Thiamine Supplementation in Patients With Septic Shock

March 14, 2019 updated by: Jinesh Mehta, The Cleveland Clinic

Thiamine Supplementation in Patients With Septic Shock: A Randomized, Double Blind, Placebo Controlled Trial

To determine if intravenous thiamine would decrease the time to reversal of shock in patients with septic shock.

Study Overview

Status

Withdrawn

Conditions

Intervention / Treatment

Detailed Description

Patients will be randomized to thiamine supplementation or placebo in a 1:1 ratio. Randomization will be done by the hospital pharmacy department whom will be the only unblinded participants. Patients will receive 200mg thiamine in 50mL of 5% dextrose or matching placebo (50mL 5% dextrose) once daily for 7 days or until discharge from the intensive care unit. The drug will be mixed by the pharmacy. Administration will be done in the patients room in the intensive care unit by the patient's assigned nurse. Blood will be collected on admission to the hospital in order to determine baseline lactate level and study eligibility. The measurement of lactate is standard of care in patients with sepsis. Thiamine level will be collected upon enrollment into the study. The ICU nurse or emergency room nurse taking care of the patient at the time of enrollment will draw the blood sample. Standard procedure for measuring thiamine levels will be maintained including protecting the blood sample from light and keeping it on ice while it is delivered to the lab. Serum lactate will be measured daily for 7 days or until discharge from the intensive care unit. The serial measurement of serum lactate is considered standard of care in patients with sepsis.

Study Type

Interventional

Phase

  • Phase 1

Contacts and Locations

This section provides the contact details for those conducting the study, and information on where this study is being conducted.

Study Locations

  • United States
    • Florida
      • Weston, Florida, United States, 33331
        • Cleveland Clinic Florida

Participation Criteria

Researchers look for people who fit a certain description, called eligibility criteria. Some examples of these criteria are a person's general health condition or prior treatments.

Eligibility Criteria

Ages Eligible for Study

18 years and older (Adult, Older Adult)

Accepts Healthy Volunteers

No

Genders Eligible for Study

All

Description

Inclusion Criteria:

  • Age>18
  • Sepsis (defined as presence of two or more SIRS criteria with documented or suspected infection)
  • SIRS: Systemic Inflammatory Response Syndrome (SIRS) is the occurrence of at least two of the following criteria: temperature >38.0ºC or <36.0ºC, heart rate >90 beats/minute, respiratory rate >20 breaths/minute, white blood cell count >12,000 or <4000.
  • Lactate >3mmol/L at the time of consent and randomization
  • Hypotension (systolic blood pressure <90mmHg) after a >2L fluid bolus
  • Vasopressor dependence (defined as the continuous infusion of norepinephrine, dopamine, phenylephrine, vasopressin or epinephrine.)

Exclusion Criteria:

  • Known cirrhosis or chronic liver disease
  • Current thiamine supplementation
  • Clinical indication for thiamine (e.g. Alcohol abuse)
  • Comfort measures only designation
  • Inability to provide consent
  • Other causes for lactate elevation (seizure, use of medications that can cause lactic acidosis such as metformin, linezolid and anti-retrovirals, carbon monoxide, known or suspected bowel or limb ischemia, cardiac arrest prior to enrollment)

Study Plan

This section provides details of the study plan, including how the study is designed and what the study is measuring.
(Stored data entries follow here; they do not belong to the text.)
File: src/rtl/pl_id_ex_stage.sv
// ID/EX pipeline register with load-use hazard detection and a multi-cycle
// MDU hold sequencer that freezes the front end while an MDU op occupies EX.
module pl_id_ex_stage #(
  parameter int MDU_LATENCY = 4
) (
  input  logic        clk,
  input  logic        rst,
  input  logic        id_valid,
  input  logic        id_uses_rs,
  input  logic        id_uses_rt,
  input  logic [4:0]  id_rs,
  input  logic [4:0]  id_rt,
  input  logic [4:0]  id_rd,
  input  logic [31:0] id_rs_data,
  input  logic [31:0] id_rt_data,
  input  logic [31:0] id_imm,
  input  logic [31:0] id_pc,
  input  logic        id_reg_write,
  input  logic        id_mem_read,
  input  logic        id_mem_write,
  input  logic        id_mem_to_reg,
  input  logic        id_alu_src,
  input  logic        id_is_mdu,
  input  logic [3:0]  id_alu_op,
  input  logic        flush,
  output logic        ID_EX_valid,
  output logic [4:0]  ID_EX_rs,
  output logic [4:0]  ID_EX_rt,
  output logic [4:0]  ID_EX_rd,
  output logic [31:0] ID_EX_rs_data,
  output logic [31:0] ID_EX_rt_data,
  output logic [31:0] ID_EX_imm,
  output logic [31:0] ID_EX_pc,
  output logic        ID_EX_reg_write,
  output logic        ID_EX_mem_read,
  output logic        ID_EX_mem_write,
  output logic        ID_EX_mem_to_reg,
  output logic        ID_EX_alu_src,
  output logic [3:0]  ID_EX_alu_op,
  output logic        ID_EX_is_mdu,
  output logic        stall,
  output logic        ex_hold
);

  typedef struct packed {
    logic        valid;
    logic [4:0]  rs;
    logic [4:0]  rt;
    logic [4:0]  rd;
    logic [31:0] rs_data;
    logic [31:0] rt_data;
    logic [31:0] imm;
    logic [31:0] pc;
    logic        reg_write;
    logic        mem_read;
    logic        mem_write;
    logic        mem_to_reg;
    logic        alu_src;
    logic [3:0]  alu_op;
    logic        is_mdu;
  } ex_t;

  typedef enum logic {RUN, MDU_BUSY} state_t;
  typedef enum logic [1:0] {LD_LOAD, LD_HOLD, LD_BUBBLE} ld_t;

  // First RUN cycle with the op in EX already counts, hence LATENCY-2.
  localparam logic [3:0] CNT_INIT = 4'(MDU_LATENCY - 2);

  state_t     r_state, w_next_state;
  logic [3:0] r_cnt, w_next_cnt;
  ex_t        r_ex, w_id;
  ld_t        w_ld;
  logic       w_load_use;

  always_comb begin
    w_id            = '0;
    w_id.valid      = id_valid;
    w_id.rs_data    = id_rs_data;
    w_id.rt_data    = id_rt_data;
    w_id.imm        = id_imm;
    w_id.pc         = id_pc;
    if (id_valid) begin
      w_id.rs         = id_rs;
      w_id.rt         = id_rt;
      w_id.rd         = id_rd;
      w_id.reg_write  = id_reg_write;
      w_id.mem_read   = id_mem_read;
      w_id.mem_write  = id_mem_write;
      w_id.mem_to_reg = id_mem_to_reg;
      w_id.alu_src    = id_alu_src;
      w_id.alu_op     = id_alu_op;
      w_id.is_mdu     = id_is_mdu;
    end
  end

  assign w_load_use = r_ex.valid && r_ex.mem_read && (r_ex.rd != 5'd0) && id_valid &&
                      ((id_uses_rs && (id_rs == r_ex.rd)) ||
                       (id_uses_rt && (id_rt == r_ex.rd)));

  always_comb begin
    w_next_state = r_state;
    w_next_cnt   = r_cnt;
    w_ld         = LD_LOAD;
    stall        = 1'b0;
    ex_hold      = 1'b0;
    if (flush) begin
      w_ld         = LD_BUBBLE;
      w_next_state = RUN;
      w_next_cnt   = '0;
    end else begin
      case (r_state)
        RUN: begin
          if (r_ex.valid && r_ex.is_mdu) begin
            stall        = 1'b1;
            ex_hold      = 1'b1;
            w_next_state = MDU_BUSY;
            w_next_cnt   = CNT_INIT;
            w_ld         = LD_HOLD;
          end else if (w_load_use) begin
            stall = 1'b1;
            w_ld  = LD_BUBBLE;
          end
        end
        MDU_BUSY: begin
          if (r_cnt != 4'd0) begin
            stall      = 1'b1;
            ex_hold    = 1'b1;
            w_next_cnt = r_cnt - 4'd1;
            w_ld       = LD_HOLD;
          end else begin
            // Release cycle: EX takes the next instruction as in RUN.
            w_next_state = RUN;
            if (w_load_use) begin
              stall = 1'b1;
              w_ld  = LD_BUBBLE;
            end
          end
        end
        default: w_next_state = RUN;
      endcase
    end
  end

  always_ff @(posedge clk) begin
    if (rst) begin
      r_state <= RUN;
      r_cnt   <= '0;
      r_ex    <= '0;
    end else begin
      r_state <= w_next_state;
      r_cnt   <= w_next_cnt;
      if (w_ld == LD_LOAD)        r_ex <= w_id;
      else if (w_ld == LD_BUBBLE) r_ex <= '0;
    end
  end

  assign ID_EX_valid      = r_ex.valid;
  assign ID_EX_rs         = r_ex.rs;
  assign ID_EX_rt         = r_ex.rt;
  assign ID_EX_rd         = r_ex.rd;
  assign ID_EX_rs_data    = r_ex.rs_data;
  assign ID_EX_rt_data    = r_ex.rt_data;
  assign ID_EX_imm        = r_ex.imm;
  assign ID_EX_pc         = r_ex.pc;
  assign ID_EX_reg_write  = r_ex.reg_write;
  assign ID_EX_mem_read   = r_ex.mem_read;
  assign ID_EX_mem_write  = r_ex.mem_write;
  assign ID_EX_mem_to_reg = r_ex.mem_to_reg;
  assign ID_EX_alu_src    = r_ex.alu_src;
  assign ID_EX_alu_op     = r_ex.alu_op;
  assign ID_EX_is_mdu     = r_ex.is_mdu;

endmodule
How is the study designed?

Design Details

  • Primary Purpose: Treatment
  • Allocation: Randomized
  • Interventional Model: Parallel Assignment
  • Masking: Quadruple

Arms and Interventions

Participant Group / Arm
Intervention / Treatment
Experimental: Thiamine Supplementation Group
Patients will receive 200mg thiamine in 50mL of 5% dextrose once daily for 7 days or until discharge from the intensive care unit.
Drug: Thiamine
Other Names:
  • Vitamin B1
Placebo Comparator: Placebo Group
Patients will receive placebo (50mL 5% dextrose) once daily for 7 days or until discharge from the intensive care unit.
Drug: Placebos
Other Names:
  • 50mL 5% dextrose

What is the study measuring?

Primary Outcome Measures

Outcome Measure
Measure Description
Time Frame
Time to Reversal of Shock
Time Frame: 7 days
Number of hours that the patient required vasopressors
7 days
Time to Normalization of Lactic Acidosis
Time Frame: 7 days
7 days

Secondary Outcome Measures

Outcome Measure
Measure Description
Time Frame
ICU Mortality
Time Frame: From date of randomization until the date of first documented progression or date of death from any cause, whichever came first, assessed up to 100 months
Death occurring during the ICU stay
From date of randomization until the date of first documented progression or date of death from any cause, whichever came first, assessed up to 100 months
ICU Length of Stay
Time Frame: From date of randomization until the date of first documented progression or date of death from any cause, whichever came first, assessed up to 100 months
Number of days that the patient remains in the ICU after admission to the ICU
From date of randomization until the date of first documented progression or date of death from any cause, whichever came first, assessed up to 100 months

Collaborators and Investigators

This is where you will find people and organizations involved with this study.

Sponsor

The Cleveland Clinic

Investigators

  • Principal Investigator: Jinesh Mehta, MD, Cleveland Clinic Florida

Study record dates

These dates track the progress of study record and summary results submissions to ClinicalTrials.gov. Study records and reported results are reviewed by the National Library of Medicine (NLM) to make sure they meet specific quality control standards before being posted on the public website.

Study Major Dates

Study Start (Actual)

November 5, 2016

Primary Completion (Anticipated)

March 14, 2019

Study Completion (Anticipated)

March 14, 2019

Study Registration Dates

First Submitted

February 16, 2017

First Submitted That Met QC Criteria

April 18, 2017

First Posted (Actual)

April 21, 2017

Study Record Updates

Last Update Posted (Actual)

March 15, 2019

Last Update Submitted That Met QC Criteria

March 14, 2019

Last Verified

March 1, 2019

More Information

Terms related to this study

Additional Relevant MeSH Terms

Other Study ID Numbers

  • FLA 16-058

Plan for Individual participant data (IPD)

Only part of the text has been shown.